My original intentions were to have an organic garden. That idea was nixed when the dinosaur grasshoppers started showing up and then pretty soon my garden was like Costa Rica for grasshoppers. We had giant black and gold ones, red wings, bright green ones, camo colored ones, and giant spindly legged ones and they were everywhere. And you had to have a hunting license to kill some of these bad boys. You couldn't just kill them, you had to immobilize them first and then go on in for the death blow because they were so fast. It was a constant battle and unfortunately, they won.

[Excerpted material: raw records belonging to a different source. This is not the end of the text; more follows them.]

**src/rtl/uart_protocol_master.sv**
```systemverilog
// Host-side initiator for the ASCII UART bus protocol: turns single-byte bus requests
// into "L<addr>", "W<hh>", "R" strings and decodes the two-hex-char read reply.
module uart_protocol_master #(
    parameter bit SKIP_ADDR      = 1'b1,
    parameter int TIMEOUT_CYCLES = 100000
) (
    input  logic        i_clk,
    input  logic        i_reset,
    input  logic        i_cs,
    input  logic        i_we,
    input  logic [15:0] i_addr,
    input  logic [7:0]  i_dat,
    output logic [7:0]  o_dat,
    output logic        o_ack,
    output logic        o_err,
    input  logic        i_target_reset,
    input  logic        i_uart_send_ready,
    output logic        o_uart_send_pulse,
    output logic [7:0]  o_uart_dat,
    input  logic        i_uart_received_pulse,
    input  logic [7:0]  i_uart_dat
);

    localparam int TW = (TIMEOUT_CYCLES > 2) ? $clog2(TIMEOUT_CYCLES) : 1;
    localparam logic [TW-1:0] TMO_MAX = TW'(TIMEOUT_CYCLES - 1);

    localparam logic [7:0] CH_COMMA = 8'h2c;
    localparam logic [7:0] CH_DOT   = 8'h2e;
    localparam logic [7:0] CH_L     = 8'h4c;
    localparam logic [7:0] CH_W     = 8'h57;
    localparam logic [7:0] CH_R     = 8'h52;

    typedef enum logic [3:0] {
        IDLE, SEND_RST, SEND_L, SEND_A, SEND_CMD,
        SEND_D1, SEND_D0, WAIT_R1, WAIT_R0, DONE
    } state_t;

    state_t      state, state_next;
    logic        we_q;
    logic [15:0] addr_q;
    logic [7:0]  wdat_q;
    logic [1:0]  nib_cnt;
    logic [15:0] track_addr;
    logic        track_valid;
    logic        sent_rst;
    logic [TW-1:0] tmo_cnt;
    logic        err_q;

    logic        send;
    logic        capture;
    logic        rst_done;
    logic        acc_hi;
    logic        acc_lo;
    logic        timeout;
    logic [3:0]  addr_nib;
    logic        rx_hex;
    logic [3:0]  rx_nib;

    function automatic logic [7:0] hex_char(input logic [3:0] n);
        hex_char = (n < 4'd10) ? (8'h30 + {4'h0, n}) : (8'h57 + {4'h0, n});
    endfunction

    // Only lower-case hex is a valid reply digit; 'a'-'f' have bit 6 set.
    assign rx_hex = i_uart_received_pulse &&
                    (((i_uart_dat >= 8'h30) && (i_uart_dat <= 8'h39)) ||
                     ((i_uart_dat >= 8'h61) && (i_uart_dat <= 8'h66)));
    assign rx_nib = i_uart_dat[6] ? (i_uart_dat[3:0] + 4'd9) : i_uart_dat[3:0];

    always_comb begin
        state_next = state;
        send       = 1'b0;
        o_uart_dat = 8'h00;
        capture    = 1'b0;
        rst_done   = 1'b0;
        acc_hi     = 1'b0;
        acc_lo     = 1'b0;
        timeout    = 1'b0;
        addr_nib   = 4'h0;
        case (nib_cnt)
            2'd0:    addr_nib = addr_q[15:12];
            2'd1:    addr_nib = addr_q[11:8];
            2'd2:    addr_nib = addr_q[7:4];
            default: addr_nib = addr_q[3:0];
        endcase
        case (state)
            IDLE: begin
                if (i_target_reset != sent_rst) begin
                    state_next = SEND_RST;
                end else if (i_cs) begin
                    capture    = 1'b1;
                    state_next = (SKIP_ADDR && track_valid && (i_addr == track_addr))
                                 ? SEND_CMD : SEND_L;
                end
            end
            SEND_RST: begin
                o_uart_dat = i_target_reset ? CH_COMMA : CH_DOT;
                send       = i_uart_send_ready;
                if (send) begin
                    rst_done   = 1'b1;
                    state_next = IDLE;
                end
            end
            SEND_L: begin
                o_uart_dat = CH_L;
                send       = i_uart_send_ready;
                if (send) state_next = SEND_A;
            end
            SEND_A: begin
                o_uart_dat = hex_char(addr_nib);
                send       = i_uart_send_ready;
                if (send && (nib_cnt == 2'd3)) state_next = SEND_CMD;
            end
            SEND_CMD: begin
                o_uart_dat = we_q ? CH_W : CH_R;
                send       = i_uart_send_ready;
                if (send) state_next = we_q ? SEND_D1 : WAIT_R1;
            end
            SEND_D1: begin
                o_uart_dat = hex_char(wdat_q[7:4]);
                send       = i_uart_send_ready;
                if (send) state_next = SEND_D0;
            end
            SEND_D0: begin
                o_uart_dat = hex_char(wdat_q[3:0]);
                send       = i_uart_send_ready;
                if (send) state_next = DONE;
            end
            WAIT_R1: begin
                if (rx_hex) begin
                    acc_hi     = 1'b1;
                    state_next = WAIT_R0;
                end else if (tmo_cnt == TMO_MAX) begin
                    timeout    = 1'b1;
                    state_next = DONE;
                end
            end
            WAIT_R0: begin
                if (rx_hex) begin
                    acc_lo     = 1'b1;
                    state_next = DONE;
                end else if (tmo_cnt == TMO_MAX) begin
                    timeout    = 1'b1;
                    state_next = DONE;
                end
            end
            DONE:    state_next = IDLE;
            default: state_next = IDLE;
        endcase
    end

    assign o_uart_send_pulse = send;
    assign o_ack             = (state == DONE);
    assign o_err             = (state == DONE) && err_q;

    always_ff @(posedge i_clk) begin
        if (i_reset) begin
            state       <= IDLE;
            we_q        <= 1'b0;
            addr_q      <= 16'h0000;
            wdat_q      <= 8'h00;
            nib_cnt     <= 2'd0;
            track_addr  <= 16'h0000;
            track_valid <= 1'b0;
            sent_rst    <= 1'b0;
            tmo_cnt     <= '0;
            err_q       <= 1'b0;
            o_dat       <= 8'h00;
        end else begin
            state <= state_next;
            if (capture) begin
                we_q   <= i_we;
                addr_q <= i_addr;
                wdat_q <= i_dat;
                err_q  <= 1'b0;
            end
            if ((state == SEND_A) && send) nib_cnt <= nib_cnt + 2'd1;
            if (rst_done) begin
                sent_rst    <= i_target_reset;
                track_valid <= 1'b0;
            end
            // Timer restarts for each reply character; junk bytes do not restart it.
            if (((state == SEND_CMD) && (state_next == WAIT_R1)) || acc_hi) begin
                tmo_cnt <= '0;
            end else if ((state == WAIT_R1) || (state == WAIT_R0)) begin
                tmo_cnt <= tmo_cnt + 1'b1;
            end
            if (acc_hi) o_dat[7:4] <= rx_nib;
            if (acc_lo) o_dat[3:0] <= rx_nib;
            if (timeout) begin
                o_dat       <= 8'h00;
                err_q       <= 1'b1;
                track_valid <= 1'b0;
            end
            if ((state == DONE) && !err_q) begin
                track_addr  <= addr_q + 16'd1;
                track_valid <= 1'b1;
            end
        end
    end

endmodule

```
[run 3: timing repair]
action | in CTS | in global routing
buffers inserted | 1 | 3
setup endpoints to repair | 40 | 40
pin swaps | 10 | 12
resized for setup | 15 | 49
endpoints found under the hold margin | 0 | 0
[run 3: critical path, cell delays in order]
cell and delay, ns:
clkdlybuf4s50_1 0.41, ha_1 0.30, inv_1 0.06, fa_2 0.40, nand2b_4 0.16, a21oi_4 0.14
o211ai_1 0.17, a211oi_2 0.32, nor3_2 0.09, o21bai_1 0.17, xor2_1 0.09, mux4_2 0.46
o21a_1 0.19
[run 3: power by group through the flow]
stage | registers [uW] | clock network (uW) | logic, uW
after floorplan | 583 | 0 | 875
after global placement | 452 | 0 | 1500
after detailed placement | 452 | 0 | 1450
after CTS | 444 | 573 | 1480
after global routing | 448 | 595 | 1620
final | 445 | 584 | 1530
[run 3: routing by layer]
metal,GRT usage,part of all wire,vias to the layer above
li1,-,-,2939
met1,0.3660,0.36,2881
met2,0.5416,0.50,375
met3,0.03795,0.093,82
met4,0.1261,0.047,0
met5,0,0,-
[src/flat_wrapper.sv]
// flat-port wrapper written by rule: the top's interface ports become plain ports
module srl_fifo_ctrl_flat 
#(
    parameter int WIDTH = 8,
    parameter int DEPTH = 16
)
  (clk, rst, clr, bus_in_data, bus_in_valid, bus_out_ready, bus_in_ready, bus_out_data, bus_out_valid, bus_count);
  srl_fifo_ctrl_if #(.WIDTH(WIDTH), .DEPTH(DEPTH)) bus_i ();
  input  logic clk;
  input  logic rst;
  input  logic clr;
  input wire logic [$bits(bus_i.in_data)-1:0] bus_in_data;
  input wire logic [$bits(bus_i.in_valid)-1:0] bus_in_valid;
  input wire logic [$bits(bus_i.out_ready)-1:0] bus_out_ready;
  output wire logic [$bits(bus_i.in_ready)-1:0] bus_in_ready;
  output wire logic [$bits(bus_i.out_data)-1:0] bus_out_data;
  output wire logic [$bits(bus_i.out_valid)-1:0] bus_out_valid;
  output wire logic [$bits(bus_i.count)-1:0] bus_count;
  assign bus_i.in_data = bus_in_data;
  assign bus_i.in_valid = bus_in_valid;
  assign bus_i.out_ready = bus_out_ready;
  assign bus_in_ready = bus_i.in_ready;
  assign bus_out_data = bus_i.out_data;
  assign bus_out_valid = bus_i.out_valid;
  assign bus_count = bus_i.count;
  srl_fifo_ctrl #(.WIDTH(WIDTH), .DEPTH(DEPTH)) u_core (.clk(clk), .rst(rst), .clr(clr), .bus(bus_i));
endmodule
[config.mk]
export PLATFORM = sky130hd
export DESIGN_NAME = srl_fifo_ctrl_flat
export DESIGN_NICKNAME = d
export VERILOG_FILES = /design/src/rtl/srl_fifo_ctrl_if.sv /design/src/rtl/srl_fifo_ctrl.sv /design/src/flat_wrapper.sv
export SDC_FILE = /design/constraint.sdc
export NUM_CORES = 1
export LEC_CHECK = 0
export BUFFER_PORTS_ARGS = -buffer_cell sky130_fd_sc_hd__clkbuf_2
export CAP_MARGIN = 20
export CORE_MARGIN = 1
export CORE_UTILIZATION = 55
export CTS_CLUSTER_DIAMETER = 120
export DETAILED_ROUTE_END_ITERATION = 8
export GPL_ROUTABILITY_DRIVEN = 0
export GPL_TIMING_DRIVEN = 0
export MAX_ROUTING_LAYER = met4
export PLACE_DENSITY = 0.73
export SLEW_MARGIN = 20
export SYNTH_ARGS = -nofsm -noshare
export SYNTH_HDL_FRONTEND = slang
export SYNTH_SLANG_ARGS = --single-unit
[constraint.sdc]
create_clock -name clk -period 8.6 [get_ports clk]
set_input_delay 1.72 -clock clk [delete_from_list [all_inputs] [get_ports clk]]
set_output_delay 1.72 -clock clk [all_outputs]
set_load 0.1 [all_outputs]
===== src/rtl/lsnn_neuron_array.sv =====
// Time-multiplexed array of adaptive leaky integrate-and-fire neurons.
// One shared datapath updates one neuron per clock; a spike vector is published per timestep.
module lsnn_neuron_array #(
  parameter int N_NEURONS   = 4,
  parameter int VW          = 12,
  parameter int AW          = 8,
  parameter int THETA       = 100,
  parameter int LEAK_SHIFT  = 3,
  parameter int BETA        = 20,
  parameter int ADAPT_SHIFT = 4,
  parameter int REFR        = 2
) (
  input  logic                    clk,
  input  logic                    rst,
  input  logic                    clear,
  input  logic                    step_valid,
  output logic                    step_ready,
  input  logic [N_NEURONS*VW-1:0] i_in,
  output logic [N_NEURONS-1:0]    spike_out,
  output logic                    spike_valid,
  output logic                    busy
);

  localparam int IW = (N_NEURONS > 1) ? $clog2(N_NEURONS) : 1;
  localparam int RW = (REFR > 0) ? $clog2(REFR + 1) : 1;
  localparam int EW = VW + 2;
  localparam logic signed [EW-1:0] V_MAX_E   = EW'((2 ** (VW - 1)) - 1);
  localparam logic signed [EW-1:0] V_MIN_E   = EW'(-(2 ** (VW - 1)));
  localparam logic signed [EW-1:0] THETA_E   = EW'(THETA);

  typedef enum logic [1:0] {IDLE = 2'd0, UPDATE = 2'd1, DONE = 2'd2} state_t;

  state_t state_r, state_next_s;

  logic signed [VW-1:0]    v_r    [N_NEURONS];
  logic [AW-1:0]           a_r    [N_NEURONS];
  logic [RW-1:0]           refr_r [N_NEURONS];
  logic [N_NEURONS*VW-1:0] i_lat_r;
  logic [IW-1:0]           idx_r;
  logic [N_NEURONS-1:0]    spk_col_r;
  logic [N_NEURONS-1:0]    spike_out_r;

  logic signed [VW-1:0] v_cur_s, i_cur_s, vn_s, v_new_s;
  logic [AW-1:0]        a_cur_s, a_dec_s, a_sat_s, a_new_s;
  logic [AW:0]          a_inc_s;
  logic [RW-1:0]        refr_cur_s, refr_new_s;
  logic signed [EW-1:0] v_ext_s, vsum_s, thr_s;
  logic                 spike_s, last_s;
  logic [N_NEURONS-1:0] spk_next_s;

  // Clamp a widened value into the signed VW-bit range instead of wrapping.
  function automatic logic signed [VW-1:0] sat_vw(input logic signed [EW-1:0] x);
    if (x > V_MAX_E) begin
      return V_MAX_E[VW-1:0];
    end else if (x < V_MIN_E) begin
      return V_MIN_E[VW-1:0];
    end else begin
      return x[VW-1:0];
    end
  endfunction

  // Step-sequencing state register.
  always_ff @(posedge clk or posedge rst) begin
    if (rst) state_r <= IDLE;
    else     state_r <= state_next_s;
  end

  // Next-state logic; clear in IDLE blocks acceptance of a step.
  always_comb begin
    state_next_s = state_r;
    case (state_r)
      IDLE:    if (step_valid && !clear) state_next_s = UPDATE;
               else                      state_next_s = IDLE;
      UPDATE:  if (last_s) state_next_s = DONE;
               else        state_next_s = UPDATE;
      DONE:    state_next_s = IDLE;
      default: state_next_s = IDLE;
    endcase
  end

  // Shared per-neuron datapath operating on the neuron selected by idx_r.
  always_comb begin
    v_cur_s    = v_r[idx_r];
    a_cur_s    = a_r[idx_r];
    refr_cur_s = refr_r[idx_r];
    i_cur_s    = i_lat_r[idx_r*VW +: VW];
    last_s     = (idx_r == IW'(N_NEURONS - 1));
    v_ext_s    = EW'(v_cur_s);
    vsum_s     = v_ext_s - (v_ext_s >>> LEAK_SHIFT) + EW'(i_cur_s);
    vn_s       = sat_vw(vsum_s);
    thr_s      = THETA_E + $signed({{(EW - AW){1'b0}}, a_cur_s});
    a_dec_s    = a_cur_s - (a_cur_s >> ADAPT_SHIFT);
    a_inc_s    = {1'b0, a_cur_s} + (AW + 1)'(BETA);
    a_sat_s    = a_inc_s[AW] ? {AW{1'b1}} : a_inc_s[AW-1:0];
    spike_s    = 1'b0;
    v_new_s    = vn_s;
    a_new_s    = a_dec_s;
    refr_new_s = refr_cur_s;
    if (refr_cur_s != RW'(0)) begin
      v_new_s    = '0;
      refr_new_s = refr_cur_s - RW'(1);
    end else if (EW'(vn_s) >= thr_s) begin
      spike_s    = 1'b1;
      v_new_s    = '0;
      a_new_s    = a_sat_s;
      refr_new_s = RW'(REFR);
    end else begin
      v_new_s    = vn_s;
    end
    spk_next_s         = spk_col_r;
    spk_next_s[idx_r]  = spike_s;
  end

  // Neuron state, input latch, index and spike collection.
  always_ff @(posedge clk or posedge rst) begin
    if (rst) begin
      for (int k = 0; k < N_NEURONS; k++) begin
        v_r[k]    <= '0;
        a_r[k]    <= '0;
        refr_r[k] <= '0;
      end
      i_lat_r     <= '0;
      idx_r       <= '0;
      spk_col_r   <= '0;
      spike_out_r <= '0;
    end else begin
      case (state_r)
        IDLE: begin
          if (clear) begin
            for (int k = 0; k < N_NEURONS; k++) begin
              v_r[k]    <= '0;
              a_r[k]    <= '0;
              refr_r[k] <= '0;
            end
          end else if (step_valid) begin
            i_lat_r   <= i_in;
            idx_r     <= '0;
            spk_col_r <= '0;
          end
        end
        UPDATE: begin
          v_r[idx_r]    <= v_new_s;
          a_r[idx_r]    <= a_new_s;
          refr_r[idx_r] <= refr_new_s;
          spk_col_r     <= spk_next_s;
          idx_r         <= idx_r + IW'(1);
          // Publish on the last update so spike_out is fresh in the DONE cycle.
          if (last_s) spike_out_r <= spk_next_s;
        end
        default: begin
        end
      endcase
    end
  end

  assign spike_out   = spike_out_r;
  assign spike_valid = (state_r == DONE);
  assign busy        = (state_r != IDLE);
  assign step_ready  = (state_r == IDLE) && !clear;

endmodule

What vegetables I did manage to harvest, I canned. This was not even remotely as glamorous as I thought it would be. In the end, I was quoting my friends reactions, "I could buy this at the store. Who cares if it has preservatives and is canned in unsafe plants and has a ton of sodium in it. This is nuts.' But I know that when January comes I can open my cupboard and pull out a jar of fresh tasting tomatoes and it will be heaven and I will have thought that all this hard work was worth it. Or maybe not. By next spring, all of the frustrations will be forgotten and I will be again lusting over my Burpee garden, planning the rows and beds and dreaming of farm stands and even canning. Because I have something to prove dang it.